2 Introduction to Baidu’s open source AI computing chip PaddleChip

Author: Zen and the Art of Computer Programming

1 Introduction

Natural language processing (NLP), computer vision (CV), graphics processing (Graphics) and other fields have made major breakthroughs in continuous innovation. With the continuous upgrading of hardware, many well-known companies at home and abroad are currently deploying in the field of AI chip research and development. In recent years, companies such as Google, Microsoft, Apple, and Amazon have launched their own self-developed AI chip products, and at the end of 2019, they completed the first-generation CMOS chips of the 4nm process: Google Coral Edge TPU, Apple Neural Engine, Apple M1 , Amazon EC2. Recently, Baidu announced the launch of the PaddlePaddle Foundation, which aims to create a unified AI ecosystem through open and shared collaborative innovation, including AI chips, computing power platforms, training technology, application tools, service platforms, etc. This article will introduce its open source basic AI chip Paddle-Lite based on the PaddlePaddle open source framework. This is Baidu's first open source end-side computing platform for AI fields such as vision, audio, natural language, and reinforcement learning. It can achieve rapid deployment of deep learning models. , efficient execution.

2. Background introduction

With the rapid development of AI technology, all walks of life are deploying AI to solve practical problems. As one of the pioneers of AI, Yu Kailong, founder of Baidu's natural language processing department, once described his views on AI: "AI is the human subconscious, the ability to let machines think by themselves, learn by themselves, and adapt to the environment. Its emergence , allowing us to process massive data in a more efficient and cheaper way, and at the same time, it can replace humans as the mainstream at some point." Although AI has unlimited potential, when it comes to implementation, it still needs to be continuously cultivated and refined to improve the model. Effect. Therefore, how to quickly deploy AI models and shorten the model launch time has become the focus of every enterprise.

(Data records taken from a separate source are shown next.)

===== src/rtl/joy_db15_responder.sv =====
// Device side of a DB15 serial joystick link: emulates the parallel-load
// shift-register chain that an external host loads with JOY_LOAD and clocks out with JOY_CLK.
module joy_db15_responder #(
   parameter int   SYNC_STAGES = 2,
   parameter int   FRAME_BITS  = 32,
   parameter logic IDLE_LEVEL  = 1'b1
) (
   input  logic        clk,
   input  logic        reset,
   input  logic [15:0] joystick1,
   input  logic [15:0] joystick2,
   input  logic        JOY_CLK,
   input  logic        JOY_LOAD,
   output logic        JOY_DATA,
   output logic        frame_done,
   output logic        overrun,
   output logic [5:0]  bit_cnt
);

   typedef enum logic [1:0] {
      ST_IDLE,
      ST_LOAD,
      ST_SHIFT,
      ST_DONE
   } state_t;

   // Bits above the frame length behave like the chain's serial-in, tied high.
   localparam logic [31:0] FRAME_MASK = 32'hFFFF_FFFF >> (32 - FRAME_BITS);
   localparam logic [5:0]  LAST_BIT   = 6'(FRAME_BITS - 1);
   localparam logic [5:0]  SAT_CNT    = 6'(FRAME_BITS);

   logic [SYNC_STAGES-1:0] clk_sync_reg;
   logic [SYNC_STAGES-1:0] load_sync_reg;
   logic                   clk_prev_reg;
   logic                   load_prev_reg;

   state_t      state_reg, state_next;
   logic [31:0] shreg_reg, shreg_next;
   logic        data_reg, data_next;
   logic [5:0]  cnt_reg, cnt_next;
   logic        done_reg, done_next;
   logic        ovr_reg, ovr_next;

   logic        clk_s, load_s;
   logic        clk_rise, load_rise, load_low;
   logic [31:0] load_word;

   // Synchronizers idle high so that reset never looks like a host edge.
   always_ff @(posedge clk or posedge reset) begin
      if (reset) begin
         clk_sync_reg  <= '1;
         load_sync_reg <= '1;
         clk_prev_reg  <= 1'b1;
         load_prev_reg <= 1'b1;
      end else begin
         clk_sync_reg  <= {clk_sync_reg[SYNC_STAGES-2:0], JOY_CLK};
         load_sync_reg <= {load_sync_reg[SYNC_STAGES-2:0], JOY_LOAD};
         clk_prev_reg  <= clk_s;
         load_prev_reg <= load_s;
      end
   end

   assign clk_s     = clk_sync_reg[SYNC_STAGES-1];
   assign load_s    = load_sync_reg[SYNC_STAGES-1];
   assign clk_rise  = clk_s & ~clk_prev_reg;
   assign load_rise = load_s & ~load_prev_reg;
   assign load_low  = ~load_s;
   assign load_word = ~{joystick2, joystick1} | ~FRAME_MASK;

   always_ff @(posedge clk or posedge reset) begin
      if (reset) begin
         state_reg <= ST_IDLE;
         shreg_reg <= '1;
         data_reg  <= IDLE_LEVEL;
         cnt_reg   <= '0;
         done_reg  <= 1'b0;
         ovr_reg   <= 1'b0;
      end else begin
         state_reg <= state_next;
         shreg_reg <= shreg_next;
         data_reg  <= data_next;
         cnt_reg   <= cnt_next;
         done_reg  <= done_next;
         ovr_reg   <= ovr_next;
      end
   end

   always_comb begin
      state_next = state_reg;
      shreg_next = shreg_reg;
      data_next  = data_reg;
      cnt_next   = cnt_reg;
      done_next  = 1'b0;
      ovr_next   = ovr_reg;
      case (state_reg)
         ST_IDLE: begin
            data_next = IDLE_LEVEL;
            if (load_low) state_next = ST_LOAD;
         end
         ST_LOAD: begin
            // Parallel load is transparent: bit 0 follows the inputs while LOAD is held.
            shreg_next = load_word;
            data_next  = load_word[0];
            cnt_next   = '0;
            ovr_next   = 1'b0;
            if (load_rise) state_next = ST_SHIFT;
         end
         ST_SHIFT: begin
            if (load_low) begin
               state_next = ST_LOAD;
            end else if (clk_rise) begin
               if (cnt_reg == LAST_BIT) begin
                  done_next  = 1'b1;
                  data_next  = IDLE_LEVEL;
                  cnt_next   = SAT_CNT;
                  shreg_next = '1;
                  state_next = ST_DONE;
               end else begin
                  shreg_next = {1'b1, shreg_reg[31:1]};
                  data_next  = shreg_reg[1];
                  cnt_next   = cnt_reg + 6'd1;
               end
            end
         end
         ST_DONE: begin
            data_next = IDLE_LEVEL;
            if (load_low) state_next = ST_LOAD;
            else if (clk_rise) ovr_next = 1'b1;
         end
         default: state_next = ST_IDLE;
      endcase
   end

   assign JOY_DATA   = data_reg;
   assign frame_done = done_reg;
   assign overrun    = ovr_reg;
   assign bit_cnt    = cnt_reg;

endmodule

Huawei Technologies Co., Ltd. has always been committed to accelerating the development of the artificial intelligence industry. Adhering to the spirit of "foresight, innovation, and investment", it has established the world's leading artificial intelligence open source organization - Huawei Open Source Software Center, dedicated to open source artificial intelligence related technologies. Currently, it has more than ten open source projects, covering data processing, artificial intelligence algorithms, machine learning frameworks, tool software and other directions. On the road to artificial intelligence research, Huawei has always upheld the values of openness and sharing, and actively participated in the construction of open source communities. In the future, Huawei's Open Source Software Center will assist enterprises in industrial development and promote the rapid development of AI technology through the establishment of AI communities, technical exchanges, and achievement transformation. In addition, Baidu also maintains close cooperative relationships with major manufacturers such as Huawei to jointly promote innovation and progress in AI theory, technology, and industry.

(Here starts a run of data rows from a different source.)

<file path="config.mk">
export PLATFORM = sky130hd
export DESIGN_NAME = approx_mult_pipe
export DESIGN_NICKNAME = d
export VERILOG_FILES = /design/src/rtl/approx_mult_pipe.sv
export SDC_FILE = /design/constraint.sdc
export NUM_CORES = 1
export LEC_CHECK = 0
export ABC_AREA = 0
export CORE_MARGIN = 2
export CORE_UTILIZATION = 56
export CTS_CLUSTER_DIAMETER = 150
export DETAILED_ROUTE_END_ITERATION = 7
export PLACE_DENSITY = 0.89
export SYNTH_ARGS = -nofsm -noshare
export SYNTH_HDL_FRONTEND = slang
export SYNTH_SLANG_ARGS = --single-unit
</file>
<file path="constraint.sdc">
create_clock -name clk -period 4.55 [get_ports clk]
set_input_delay 1.1375 -clock clk [delete_from_list [all_inputs] [get_ports clk]]
set_output_delay 1.1375 -clock clk [all_outputs]
set_load 0.005 [all_outputs]
</file>
<file path="src/rtl/approx_mult_pipe.sv">
// approx_mult_pipe -- three-stage pipelined approximate unsigned multiplier.
//
// Each product bit column c = i+j collects the partial products a[i]&b[j].
// In approximate mode, the low APPROX_COLS columns are replaced by the OR of
// their bits, and carries out of those columns are dropped. All higher
// columns are summed exactly. Exact mode returns the true product a*b.
//
// Ports:
//   clk, rst             clock; asynchronous active-high reset
//   in_valid/in_ready    operand handshake (in_a, in_b, in_mode)
//   in_mode              0 = exact, 1 = approximate
//   out_valid/out_ready  result handshake (out_p, out_hit)
//   out_hit              result differs from the exact product
//   hit_cnt              saturating count of transferred results with out_hit=1
//   cnt_clr              synchronous clear of hit_cnt (wins over increment)
module approx_mult_pipe #(
  parameter int WIDTH       = 6,
  parameter int APPROX_COLS = 4,
  parameter int CNT_W       = 16
) (
  input  logic               clk,
  input  logic               rst,
  input  logic               in_valid,
  output logic               in_ready,
  input  logic [WIDTH-1:0]   in_a,
  input  logic [WIDTH-1:0]   in_b,
  input  logic               in_mode,
  output logic               out_valid,
  input  logic               out_ready,
  output logic [2*WIDTH-1:0] out_p,
  output logic               out_hit,
  output logic [CNT_W-1:0]   hit_cnt,
  input  logic               cnt_clr
);

  localparam int P_W = 2 * WIDTH;
  // Columns that use approximate (OR) compression.
  localparam logic [P_W-1:0] LO_MASK = (P_W'(1) << APPROX_COLS) - P_W'(1);

  // 3:2 carry-save compressor on whole rows. Returns {carry, sum}.
  function automatic logic [2*P_W-1:0] csa(input logic [P_W-1:0] x,
                                           input logic [P_W-1:0] y,
                                           input logic [P_W-1:0] z);
    logic [P_W-1:0] s;
    logic [P_W-1:0] c;
    s = x ^ y ^ z;
    c = ((x & y) | (x & z) | (y & z)) << 1;
    return {c, s};
  endfunction

  function automatic logic [CNT_W-1:0] sat_inc(input logic [CNT_W-1:0] v);
    return (&v) ? v : v + CNT_W'(1);
  endfunction

  logic             vld_p1, vld_p2, vld_p3;
  logic             adv1, adv2, adv3;

  logic [WIDTH-1:0] a_p1, b_p1;
  logic             mode_p1;

  logic [P_W-1:0]   sum_p2, car_p2;
  logic             hit_p2;

  logic [P_W-1:0]   sum_c, car_c;
  logic             hit_c;

  // A stage may move forward when its successor is empty or moving too.
  assign adv3      = !vld_p3 | out_ready;
  assign adv2      = !vld_p2 | adv3;
  assign adv1      = !vld_p1 | adv2;
  assign in_ready  = adv1;
  assign out_valid = vld_p3;

  // ---- Stage 1: operand capture ----
  always_ff @(posedge clk or posedge rst) begin
    if (rst) vld_p1 <= 1'b0;
    else if (adv1) vld_p1 <= in_valid;
  end

  always_ff @(posedge clk) begin
    if (adv1 && in_valid) begin
      a_p1    <= in_a;
      b_p1    <= in_b;
      mode_p1 <= in_mode;
    end
  end

  // Partial-product reduction to two rows plus hit detection.
  always_comb begin
    logic [P_W-1:0]   row;
    logic [P_W-1:0]   seen;
    logic [P_W-1:0]   two;
    logic [P_W-1:0]   keep;
    logic [2*P_W-1:0] cs;
    seen  = '0;
    two   = '0;
    sum_c = '0;
    car_c = '0;
    hit_c = 1'b0;
    keep  = mode_p1 ? ~LO_MASK : '1;
    for (int i = 0; i < WIDTH; i++) begin
      row   = P_W'(a_p1 & {WIDTH{b_p1[i]}}) << i;
      // Bits of one row sit in distinct columns, so overlap with earlier
      // rows marks columns holding two or more set bits.
      two   = two | (seen & row);
      seen  = seen | row;
      cs    = csa(sum_c, car_c, row & keep);
      sum_c = cs[P_W-1:0];
      car_c = cs[2*P_W-1:P_W];
    end
    // The OR row only occupies the low columns, which are otherwise empty
    // in approximate mode, so no carry can arise from them.
    cs    = csa(sum_c, car_c, mode_p1 ? (seen & LO_MASK) : '0);
    sum_c = cs[P_W-1:0];
    car_c = cs[2*P_W-1:P_W];
    hit_c = mode_p1 & (|(two & LO_MASK));
  end

  // ---- Stage 2: reduced sum/carry rows ----
  always_ff @(posedge clk or posedge rst) begin
    if (rst) vld_p2 <= 1'b0;
    else if (adv2) vld_p2 <= vld_p1;
  end

  always_ff @(posedge clk) begin
    if (adv2 && vld_p1) begin
      sum_p2 <= sum_c;
      car_p2 <= car_c;
      hit_p2 <= hit_c;
    end
  end

  // ---- Stage 3: carry-propagate add into the output register ----
  always_ff @(posedge clk or posedge rst) begin
    if (rst) begin
      vld_p3  <= 1'b0;
      out_p   <= '0;
      out_hit <= 1'b0;
    end else if (adv3) begin
      vld_p3 <= vld_p2;
      if (vld_p2) begin
        out_p   <= sum_p2 + car_p2;
        out_hit <= hit_p2;
      end
    end
  end

  always_ff @(posedge clk or posedge rst) begin
    if (rst) hit_cnt <= '0;
    else if (cnt_clr) hit_cnt <= '0;
    else if (vld_p3 && out_ready && out_hit) hit_cnt <= sat_inc(hit_cnt);
  end

endmodule

</file>
==> Word-level counts from Yosys, hierarchy flattened <==
Index checks and enable logic that the tools add are counted.
{ "word_totals": {"output_inout_bits": 31, "register_bits": 69, "inputBits": 18} }
{ "classes": {"n_reduce_logical": 12, "n_eq_ne": 1, "bitwise_logic": 67, "mux": 5, "addsub": 2} }
{ "ops": {"columns": ["cell", "count"], "rows": [
  ["$and 11x11->11", 14],
  ["$xor 12x12->12", 10],
  ["$or 11x11->11", 10],
  ["$mux 16", 3],
  ["$and 6x6->6", 6],
  ["$or 4x4->4", 7],
  ["$and 11x4->11", 2],
  ["$add 16x1->16 const B", 1],
  ["$reduce_and 16->1", 1],
  ["$add 12x12->12", 1],
  ["$and 10x12->12", 1],
  ["$and 11x12->12", 1],
  ["$and 4x4->4", 3],
  ["$and 6x12->12", 1],
  ["$and 7x12->12", 1],
  ["$and 8x12->12", 1],
  ["$and 9x12->12", 1],
  ["$xor 12x4->12", 1],
  ["$and 4x1->4 const B", 2],
  ["$mux 4", 2],
  ["$or 4x1->4 const B", 2],
  ["$logic_and 1x1->1", 4],
  ["$reduce_and 2->1", 2],
  ["$reduce_or 4->1", 1],
  ["other kinds (5)", 9]
]} }

==> Longest topological paths before layout <==
Gate-level depths: netlist (run 1).
{ "depth": {"word_depth": 18, "depth_mapped": 12, "mapped_depth_nobuf": 11} }

==> Worst setup path after synthesis (run 1) <==
OpenSTA, ideal clock, no wires.
{ "synth_timing": {"path_kind": "register -> register", "start": "register b_p1[1]", "end": "register sum_p2[6] (data pin)", "n_path_buf": 1, "setup_ns": 0.261, "synth_period_minus_slack_ns": 3.509, "t_arrival_ns": 3.248, "stages_incl_launch_ff": 11, "slack_ns": 1.041, "cell_sequence": "edfxtp_1 -> clkbuf_1 -> and2_1 -> ha_1 -> inv_1 -> fa_1 -> fa_1 -> inv_1 -> fa_1 -> fa_1 -> ha_1"} }
{ "synth_via": {"elab_chain_len": 17, "word_cells_on_any_way": 34} }
{ "synth_rtl": {"columns": ["element", "line", "source"], "rows": [
  ["start, declared", "58", "logic [WIDTH-1:0] a_p1, b_p1;"],
  ["start signal, assigned", "83", "b_p1 <= in_b;"],
  ["$and 6x6->6 (*)", "102", "row = P_W'(a_p1 & {WIDTH{b_p1[i]}}) << i;"],
  ["$and 7x12->12 (*)", "107", "cs = csa(sum_c, car_c, row & keep);"],
  ["$xor 12x12->12 / $and 11x11->11 (equally long branches)", "46, 47", null],
  ["$and 11x11->11", "47", "c = ((x & y) | (x & z) | (y & z)) << 1;"],
  ["$or 11x11->11 (2 in series)", "47", null],
  ["$and 11x11->11", "47", null],
  ["$or 11x11->11 (2 in series)", "47", null],
  ["$and 11x11->11", "47", null],
  ["$or 11x11->11 (2 in series)", "47", null],
  ["$and 11x11->11", "47", null],
  ["$or 11x11->11 (2 in series)", "47", null],
  ["$xor 12x12->12 (*)", "46", "s = x ^ y ^ z;"],
  ["$xor 12x4->12 (*)", "46", null],
  ["named net sum_c[6]", "64", "logic [P_W-1:0] sum_c, car_c;"],
  ["end signal, assigned", "127", "sum_p2 <= sum_c;"],
  ["end, declared", "61", "logic [P_W-1:0] sum_p2, car_p2;"]
]} }
Mark *: on every way through the listed nets, which the timed path passes. The rest lies on a longest branch.
A chain may end at the register's enable or synchronous reset.

==> Worst setup path in the final report (run 1) <==
{ "layout_timing": {"start": "input port out_ready", "end": "output port in_ready"} }
{ "layout_via": {"elab_chain_len": 3} }
{ "layout_rtl": {"columns": ["element", "line", "source"], "rows": [
  ["start, declared", "29", "input logic out_ready,"],
  ["$or 1x1->1", "68", "assign adv3 = !vld_p3 | out_ready;"],
  ["$or 1x1->1", "69", "assign adv2 = !vld_p2 | adv3;"],
  ["$or 1x1->1", "70", "assign adv1 = !vld_p1 | adv2;"],
  ["end, declared", "24", "output logic in_ready,"]
]} }
Every way passes these cells.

Baidu's self-developed AI chip is mainly developed by the Paddle-Lite team, using the PaddlePaddle open source framework for model conversion, optimization, and deployment. Currently, the chip is open source and available for developers to use. Paddle-Lite is a lightweight, flexible, and easily scalable AI computing library. It is a set of hardware acceleration libraries optimized for ARM Cortex-M series MCUs and the PaddlePaddle framework. Paddle-Lite has significant advantages over commercial hardware products in terms of functions, performance and power consumption. It can be widely used in embedded devices, mobile terminals, servers and other scenarios to help customers quickly complete the process from massive data collection to real-time applications. of landing. Its open source architecture is shown in the figure below:

3. Explanation of core concepts and terminology

3.1 PaddlePaddle

PaddlePaddle is Baidu's open source AI computing platform. It is a modular deep learning framework that supports a variety of hardware. It has a leading position in the field of deep learning, can perform model training and prediction, supports multiple programming languages, such as Python, C++, and Java, and supports distributed multi-card training and hyperparameter search. It has rich pre-trained models, a powerful ecosystem, complete documentation, examples and tutorials, and is used by more and more companies, institutions and individuals.

3.2 ARM CPU architecture

ARM is a series of CPU architectures represented by Cortex-A and Cortex-R. These architectures integrate sensors and processing units for image processing, video processing, machine learning and other tasks, and have extremely high computing power and reliability. Currently, Baidu’s AI chip uses the ARM CPU architecture Cortex-M7.

3.3 FPGA chip

FPGA (Field Programmable Gate Array), a programmable logic gate array, is a programmable digital integrated circuit based on a gate array structure that can be highly integrated, flexible, and programmable. The FPGA chip used by Baidu's AI chip is Xilinx MYRIAD X.

3.4 MicroTVM

MicroTVM (Micro Tuning and Vetting Framework), a miniature automatic parameter tuning tool, can help developers perform lightweight and customized model optimization work on edge devices. It can reduce model running time and improve inference performance. The MicroTVM tool in Baidu's AI chip automatically optimizes the model and obtains better results than manual optimization.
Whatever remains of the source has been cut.